This topic describes the features of big data instance families and lists the instance types of each family.

Description

Big data instance families are designed to provide cloud computing and big data storage to support the needs of big data-oriented enterprises. These instance families are suitable for scenarios that require offline computing and storage of big data, such as Hadoop distributed computing, extensive log processing, and large-scale data warehousing. Big data instance families are ideal for business that uses distributed networks and has high requirements on storage, capacity, and internal bandwidth.

These instance families are suitable for customers in industries such as Internet and finance that need to compute, store, and analyze big data. Big data instance families use local storage to ensure large amounts of storage space and high storage performance.

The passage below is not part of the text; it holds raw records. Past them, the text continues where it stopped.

Context: an optimization exercise on an open-source flow, tuned for small area, a short achievable clock period and few clock cycles per item. The choices shown serve that exercise and are no tape-out recipe.
Only simulation tests tie the RTL to the original design; equivalence was not proved.
In this run the design's own scripts or RTL, not TritonCTS, make the clock network.
The flow treats the clock pin as an ideal source. Dropping or thinning the clock tree relies on that and would not hold on a real chip.
Power and IR drop assume default switching activity.

File: design/flow/config.mk
export PLATFORM = sky130hd
export DESIGN_NAME = fst_hash_engine
export DESIGN_NICKNAME = fst_hash_engine
export VERILOG_FILES = /design/flow/design.v
export SDC_FILE = /design/flow/constraint.sdc
export NUM_CORES = 4
export LEC_CHECK = 0
export CAP_MARGIN = 20
export CORE_MARGIN = 2
export CORE_UTILIZATION = 60
export PLACE_DENSITY = 0.72
export SETUP_SLACK_MARGIN = 4.0
export SLEW_MARGIN = 40
File: design/flow/constraint.sdc
create_clock -name core_clock -period 6.0 [get_ports {clk}]
set_input_delay 1.2000 -clock core_clock [delete_from_list [all_inputs] [get_ports {clk}]]
set_output_delay 1.2000 -clock core_clock [all_outputs]
set_load 0.01 [all_outputs]
File: design/flow/design.v
module fst_hash_engine (
    input  wire        clk,
    input  wire        rst_n,
    input  wire        key_wr,
    input  wire [3:0]  key_addr,
    input  wire [31:0] key_data,
    input  wire        in_valid,
    output wire        in_ready,
    input  wire [31:0] in_data,
    input  wire        in_v4,
    output wire        out_valid,
    input  wire        out_ready,
    output wire [31:0] out_hash
);
    reg  [31:0] ring [0:9];
    reg  [9:0]  ph;                  
    reg  [9:0]  ka;                  
    reg         km;                  
    reg         clr;                 
    reg  [19:0] mask;                
    reg  [31:0] dr;                  
    integer s, t;
    reg  [9:0]  wsel;
    always @(*) begin
        for (s = 0; s < 10; s = s + 1) begin
            wsel[s] = 1'b0;
            for (t = 0; t < 10; t = t + 1)
                wsel[s] = wsel[s] | (ka[t] & ph[(t + 19 - s) % 10]);
            wsel[s] = clr | wsel[s];
        end
    end
    always @(posedge clk) begin
        if (km || clr)
            mask <= dr[19:0];
        for (s = 0; s < 10; s = s + 1) begin
            if (wsel[s])
                ring[s] <= (s % 2) ? ~dr : dr;
            else
                ring[s] <= ~ring[(s + 1) % 10];
        end
    end
    always @(posedge clk) begin
        if (!rst_n) begin
            ph   <= 10'd1;
            ka   <= 10'd0;
            km   <= 1'b0;
            clr  <= 1'b1;
        end else begin
            ph   <= {ph[8:0], ph[9]};
            for (t = 0; t < 10; t = t + 1)
                ka[t] <= key_wr && (key_addr == t);
            km   <= key_wr && (key_addr == 4'd10);
            clr  <= 1'b0;
        end
    end
    reg  [3:0]  wc;
    reg  [3:0]  dl;
    reg         v4r;
    reg         rdy;
    reg         dfirst, dlast, pfirst, plast, fin;
    reg         dkill, pkill;
    reg  [19:0] preg;                
    reg  [19:0] acc;                 
    reg  [19:0] oreg;                
    reg         ov;                  
    reg  [19:0] oq;                  
    reg         ovq;                 
    wire        xfer = in_valid && rdy;
    wire        v4e  = (wc == 4'd0) ? in_v4 : v4r;
    wire        w9   = (wc == 4'd9);
    wire        zero_w = v4e && (wc == 4'd0 || wc == 4'd1 || wc == 4'd4 || wc == 4'd5);
    wire        ffff_w = v4e && (wc == 4'd2 || wc == 4'd6);
    wire [31:0] dnorm = w9     ? {in_data[7:0], 24'd0} :
                        ffff_w ? 32'h0000FFFF : in_data;
    wire [3:0]  wc_n = xfer ? (w9 ? 4'd0 : wc + 4'd1) : wc;
    wire [3:0]  dl_m = (dl == 4'd0 || dl > 4'd9) ? 4'd9 : dl - 4'd1;
    wire [3:0]  dl_n = xfer ? dl : dl_m;
    wire        take = ovq && out_ready;
    wire        ov_n = fin ? 1'b1 : take ? 1'b0 : ov;
    always @(posedge clk) begin
        dr <= (key_wr || !rst_n) ? key_data & {32{rst_n}} : dnorm;
        if (xfer && wc == 4'd0)
            v4r <= in_v4;
    end
    always @(posedge clk) begin
        if (!rst_n) begin
            wc     <= 4'd0;
            dl     <= 4'd0;
            rdy    <= 1'b0;
            dfirst <= 1'b0;
            dlast  <= 1'b0;
            dkill  <= 1'b1;
            pkill  <= 1'b1;
            pfirst <= 1'b0;
            plast  <= 1'b0;
            fin    <= 1'b0;
            ov     <= 1'b0;
            ovq    <= 1'b0;
        end else begin
            wc     <= wc_n;
            dl     <= dl_n;
            rdy    <= (dl_n == 4'd1) && (wc_n != 4'd9 || !ov_n);
            dfirst <= xfer && (wc == 4'd0);
            dlast  <= xfer && w9;
            dkill  <= !xfer || zero_w;
            pkill  <= dkill;
            pfirst <= dfirst;
            plast  <= dlast;
            fin    <= plast;
            ov     <= ov_n;
            ovq    <= ov && !take;
        end
    end
    wire [50:0] win = {~ring[1][18:0], ring[0]};
    reg  [19:0] prod;
    integer h, j;
    always @(*) begin
        for (h = 0; h < 20; h = h + 1) begin
            prod[h] = 1'b0;
            for (j = 0; j < 32; j = j + 1)
                prod[h] = prod[h] ^ (dr[j] & win[24 - 8*(j/8) + (j%8) + h]);
        end
    end
    always @(posedge clk) begin
        preg <= prod;
        acc  <= (pfirst ? 20'd0 : acc) ^ (pkill ? 20'd0 : preg);
        if (fin)
            oreg <= acc & mask;
        oq <= oreg;
    end
    assign in_ready  = rdy;
    assign out_valid = ovq;
    assign out_hash  = {12'd0, oq};
endmodule
This design comes from an exercise in tuning for small area, a short achievable clock period and few clock cycles on the open sky130 flow, not from production work.
RTL that was checked went through simulation tests only; none was proved equivalent to the original.
The clock port is modelled as an ideal driver, which makes a skipped or thinned clock tree look cheaper than it is; a real chip needs a root buffer or a tree.
Power is estimated from default activity; no workload was simulated.

## old
==> flow/design.v <==
module zre_rot (
    input  wire       clk,
    input  wire       rst,
    input  wire       start,
    input  wire [1:0] mode,
    input  wire [4:0] width,      
    input  wire [4:0] height,     
    input  wire       pix_valid,
    input  wire       pix,
    output reg        out_valid,
    output reg  [7:0] out_byte,
    output reg        out_last
);
    reg [1:0]  cfg_mode;
    reg [3:0]  wm1, hm1;           
    reg        busy;               
    reg        in_act;             
    reg [3:0]  ic;                 
    reg [3:0]  oc;                 
    reg        m0_pend;            
    reg        k;                  
    reg [3:0]  p;                  
    reg [4:0]  q;                  
    reg [15:0] col [0:15];
    reg        pv, px;
    reg        fresh;
    always @(posedge clk) begin
        pv    <= pix_valid;
        px    <= pix;
        fresh <= start & ~busy;
    end
    wire m_none = (cfg_mode == 2'd0);
    wire m_cw   = (cfg_mode == 2'd1);
    wire m_180  = (cfg_mode == 2'd3);
    wire transp = cfg_mode[0] ^ cfg_mode[1];
    wire in_done = busy & ~in_act;
    wire [3:0] owm1 = transp ? hm1 : wm1;         
    wire [3:0] ohm1 = transp ? wm1 : hm1;         
    reg        s2;                                 
    wire [3:0] icz = ic ^ {4{m_180}};
    wire [3:0] ic_step = ic ^ {&icz[2:0], &icz[1:0], icz[0], 1'b1};
    wire [3:0] ocz = oc ^ {4{m_cw}};
    wire [3:0] oc_step = oc ^ {&ocz[2:0], &ocz[1:0], ocz[0], 1'b1};
    wire [3:0] pz = p ^ {4{m_cw}};
    wire [3:0] p_step = p ^ {&pz[2:0], &pz[1:0], pz[0], 1'b1};
    wire [4:0] q_inc = q ^ {&q[3:0], &q[2:0], &q[1:0], q[0], 1'b1};
    wire [4:0] q_dec = q ^ {~|q[3:0], ~|q[2:0], ~|q[1:0], ~q[0], 1'b1};
    wire [3:0] w_m1 = width[3:0] ^ {~|width[2:0], ~|width[1:0], ~width[0], 1'b1};
    wire [3:0] h_m1 = height[3:0] ^ {~|height[2:0], ~|height[1:0], ~height[0], 1'b1};
    wire we      = pv & in_act;
    wire row_end = m_180 ? (ic == 4'd0) : (ic == wm1);
    wire last_y  = m_cw ? (oc == 4'd0) : (oc == hm1);
    wire [3:0] wc = transp ? oc : ic;
    integer i;
    always @(posedge clk) begin
        for (i = 0; i < 16; i = i + 1)
            if (we && wc == i[3:0])
                col[i] <= {col[i][14:0], px};
    end
    wire ready    = m_none ? m0_pend : (m_cw ? ~q[4] : in_done);
    wire emit     = busy & ready;
    wire row_last = m_cw ? (p == 4'd0) : (p == ohm1);
    wire k_end    = (k == s2);
    wire row_adv  = emit & ~m_none & k_end;
    wire last_b   = m_none ? in_done : (k_end & row_last);
    reg [7:0] rd;
    integer b;
    always @(*) begin
        for (b = 0; b < 8; b = b + 1) begin
            if (k)
                rd[7 - b] = col[8 + b][p];
            else if (b == 0)
                rd[7 - b] = col[0][m_cw ? q[3:0] : p];
            else
                rd[7 - b] = col[b][p];
            if (!((~k & owm1[3]) | (b[2:0] <= owm1[2:0])))
                rd[7 - b] = 1'b0;
        end
    end
    wire q_up = we & (oc == 4'd0);                 
    wire q_dn = busy & ~q[4] & k_end;              
    always @(posedge clk) begin
        if (rst) begin
            busy      <= 1'b0;
            in_act    <= 1'b0;
            m0_pend   <= 1'b0;
            out_valid <= 1'b0;
        end else begin
            out_valid <= emit;
            m0_pend   <= we & m_none & ((ic[2:0] == 3'd7) | row_end);
            if (!busy) begin
                busy   <= start;
                in_act <= start;
            end else begin
                if (we && row_end && last_y) in_act <= 1'b0;
                if (emit && last_b) busy <= 1'b0;
            end
        end
    end
    always @(posedge clk) begin
        out_byte <= rd;
        out_last <= last_b;
        if (!busy) begin
            cfg_mode <= mode;
            wm1      <= w_m1;
            hm1      <= h_m1;
            k        <= 1'b0;
            q        <= 5'h1f;
        end else if (fresh) begin
            ic       <= m_180 ? wm1 : 4'd0;
            oc       <= m_cw ? hm1 : 4'd0;
            p        <= m_cw ? wm1 : 4'd0;
            s2       <= transp ? hm1[3] : wm1[3];
        end else begin
            if (we) begin
                ic <= row_end ? (m_180 ? wm1 : 4'd0) : ic_step;
                if (row_end)
                    oc <= oc_step;
                if (m_none) k <= ic[3];
            end
            if (emit && !m_none) begin
                k <= ~k & s2;
                if (k_end)
                    p <= p_step;
            end
            if (q_up && !q_dn)
                q <= q_inc;
            else if (q_dn && !q_up)
                q <= q_dec;
        end
    end
endmodule
clock: 10.0 ns
lec_check: 0
cap_margin: 5
core_margin: 2
core_utilization: 65
place_density: 0.75
slew_margin: 5
synth_memory_max_bits: 4096
buffer_ports_args: -buffer_cell sky130_fd_sc_hd__buf_2
pre_cts_tcl: /design/flow/flow/manual_cts.tcl
setup_slack_margin: 7.0
standard.sh (not shown) runs the stock make flow with config.mk's settings and CLKGATE_MAP_FILE= SYNTH_SCRIPT=/design/flow/synth_recipe.tcl, a recipe that flattens the netlist after the stock synthesis.
==> flow/flow/run.sh <==
#!/bin/bash
# The standard ORFS layout (standard.sh: standard synthesis, floorplan,
# placement, CTS, routing) with a few settings of its steps changed:
#  - port buffers are plain buffers (buf_2) instead of the delay cells that
#    buffer_ports picks by itself,
#  - the clock tree is a balanced two-level tree of clkbuf_16 built by
#    flow/manual_cts.tcl (PRE_CTS_TCL) instead of TritonCTS,
#  - repair_timing aims at 7.0 ns of setup slack on the design's 10 ns clock
#    (the SDC is the standard flow's, unchanged).
# make's full output goes to standard.log; ORFS keeps each step's log under
# orfs/logs/.
set -euo pipefail
cat >> config.mk <<EOC
export BUFFER_PORTS_ARGS = -buffer_cell sky130_fd_sc_hd__buf_2
export PRE_CTS_TCL = $PWD/flow/manual_cts.tcl
export SETUP_SLACK_MARGIN = 7.0
EOC
bash standard.sh > standard.log 2>&1
Other scripts of this flow, unchanged in this note and not shown: flow/flow/manual_cts.tcl
In summary, old completed successfully, with a layout that passed the timing, design-rule and antenna checks.
Testbench counts of old, summed over its fixed seeds: cycles 92,706.
[inputs] new vs old
==> flow/design.v <==
module zre_rot (
    input  wire       clk,
    input  wire       rst,
    input  wire       start,
    input  wire [1:0] mode,
    input  wire [4:0] width,      
    input  wire [4:0] height,     
    input  wire       pix_valid,
    input  wire       pix,
    output reg        out_valid,
    output reg  [7:0] out_byte,
    output reg        out_last
);
    reg [1:0]  cfg_mode;
    reg [3:0]  wm1, hm1;           
    reg        busy;               
    reg        in_act;             
    reg [3:0]  ic;                 
    reg [3:0]  oc;                 
    reg        m0_pend;            
    reg        k;                  
    reg [3:0]  p;                  
    reg        s2;                 
    reg [15:0] col [0:15];
    reg        pv, px;
    reg        fresh;
    always @(posedge clk) begin
        pv    <= pix_valid;
        px    <= pix;
        fresh <= start & ~busy;
    end
    wire m_none = (cfg_mode == 2'd0);
    wire m_cw   = (cfg_mode == 2'd1);
    wire m_180  = (cfg_mode == 2'd3);
    wire transp = cfg_mode[0] ^ cfg_mode[1];
    wire in_done = busy & ~in_act;
    wire [3:0] owm1 = transp ? hm1 : wm1;         
    wire [3:0] ohm1 = transp ? wm1 : hm1;         
    wire [3:0] icz = ic ^ {4{m_180}};
    wire [3:0] ic_step = ic ^ {&icz[2:0], &icz[1:0], icz[0], 1'b1};
    wire [3:0] ocz = oc ^ {4{m_cw}};
    wire [3:0] oc_step = oc ^ {&ocz[2:0], &ocz[1:0], ocz[0], 1'b1};
    wire [3:0] pz = p ^ {4{m_cw}};
    wire [3:0] p_step = p ^ {&pz[2:0], &pz[1:0], pz[0], 1'b1};
    wire [3:0] w_m1 = width[3:0] ^ {~|width[2:0], ~|width[1:0], ~width[0], 1'b1};
    wire [3:0] h_m1 = height[3:0] ^ {~|height[2:0], ~|height[1:0], ~height[0], 1'b1};
    wire we      = pv & in_act;
    wire row_end = m_180 ? (ic == 4'd0) : (ic == wm1);
    wire last_y  = m_cw ? (oc == 4'd0) : (oc == hm1);
    wire [3:0] wc = transp ? oc : ic;
    integer i;
    always @(posedge clk) begin
        for (i = 0; i < 16; i = i + 1)
            if (we && wc == i[3:0])
                col[i] <= {col[i][14:0], px};
    end
    wire ready    = m_none ? m0_pend : in_done;
    wire emit     = busy & ready;
    wire row_last = m_cw ? (p == 4'd0) : (p == ohm1);
    wire k_end    = (k == s2);
    wire last_b   = m_none ? in_done : (k_end & row_last);
    reg [7:0] rd;
    integer b;
    always @(*) begin
        for (b = 0; b < 8; b = b + 1) begin
            rd[7 - b] = k ? col[8 + b][p] : col[b][p];
            if (!((~k & owm1[3]) | (b[2:0] <= owm1[2:0])))
                rd[7 - b] = 1'b0;
        end
    end
    always @(posedge clk) begin
        if (rst) begin
            busy      <= 1'b0;
            in_act    <= 1'b0;
            m0_pend   <= 1'b0;
            out_valid <= 1'b0;
        end else begin
            out_valid <= emit;
            m0_pend   <= we & m_none & ((ic[2:0] == 3'd7) | row_end);
            if (!busy) begin
                busy   <= start;
                in_act <= start;
            end else begin
                if (we && row_end && last_y) in_act <= 1'b0;
                if (emit && last_b) busy <= 1'b0;
            end
        end
    end
    always @(posedge clk) begin
        out_byte <= rd;
        out_last <= last_b;
        if (!busy) begin
            cfg_mode <= mode;
            wm1      <= w_m1;
            hm1      <= h_m1;
            k        <= 1'b0;
        end else if (fresh) begin
            ic       <= m_180 ? wm1 : 4'd0;
            oc       <= m_cw ? hm1 : 4'd0;
            p        <= m_cw ? wm1 : 4'd0;
            s2       <= transp ? hm1[3] : wm1[3];
        end else begin
            if (we) begin
                ic <= row_end ? (m_180 ? wm1 : 4'd0) : ic_step;
                if (row_end)
                    oc <= oc_step;
                if (m_none) k <= ic[3];
            end
            if (emit && !m_none) begin
                k <= ~k & s2;
                if (k_end)
                    p <= p_step;
            end
        end
    end
endmodule
--- outcome ---
old has higher first-iteration DRC count than new.
Diff old -> new: routed length per instance went up by 5.6%; clock network fraction of total power went up by 0.2 points; overall via count from detail_route went down by 1.2%; design area went down by 2.5%.
Between old and new, the flow reports power dissipated in the clock network decreasing slightly.
Number of distinct library cell variants in the gate-level netlist after synthesis: new vs old down about 2%
Only the layout flow was run in new; the RTL was not checked for function there. In every run of this note, the design's own scripts or RTL, not TritonCTS, make the clock network.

Big data instances have the following benefits:
  • Enterprise-level computing power ensures efficient and stable data processing.
  • Network performance is enhanced with higher maximum internal bandwidth per instance and higher maximum packet forwarding rates to satisfy data transfer demands such as shuffling in Hadoop MapReduce at peak times.
  • When an instance is created or started for the first time, its disks must warm up before they can achieve optimal performance. Each disk can deliver sequential read and write performance of up to 190 MB/s, and each instance can offer a storage throughput of up to 5 GB/s. This reduces the amount of time required to read data from or write data to Hadoop Distributed File System (HDFS) files.
  • The cost of local storage is 97% lower than that of standard SSDs. This significantly reduces the cost to build Hadoop clusters.
When you use big data instances, take note of the following items:
  • Instances with local SSDs do not support instance configuration changes or failover.
  • The number and capacity of local disks on an instance vary based on the instance type. The local disks with which instances are equipped are tied to the instances. You cannot separately purchase local disks, or detach local disks from the associated instances and then attach the disks to other instances.
  • You cannot create snapshots for local disks. If you want to create an image from the system disk and data disks of an instance with local SSDs, we recommend that you create an image by combining the snapshots of both the system disk and data disks. In this case the data disks must be cloud disks.
  • You cannot create images that contain snapshots of system disks and data disks based on instance IDs.
  • You can attach a standard SSD to an instance with local SSDs, and extend the capacity of the standard SSD.
  • Local disks are physically located on a single physical server, which increases the risks of single points of failure (SPOFs). The durability of data stored on local disks is determined by the reliability of the associated physical server.
    Warning For example, data stored on local disks may be lost when hardware failures occur. We recommend that you store only temporary data on local disks.
    • To ensure data availability, we recommend that you implement data redundancy at the application layer. You can use deployment sets to distribute ECS instances across multiple physical servers to implement high availability and disaster recovery. For more information, see Create a deployment set.
    • If your applications do not have data reliability architectures, we recommend that you use cloud disks or the backup service in your ECS instances for data reliability. For more information, see Cloud disks or What is Hybrid Backup Recovery?.
  • Operations on an instance with local SSDs may affect the data stored on the local SSDs. For more information, see Impacts of instance operations on data stored on local disks.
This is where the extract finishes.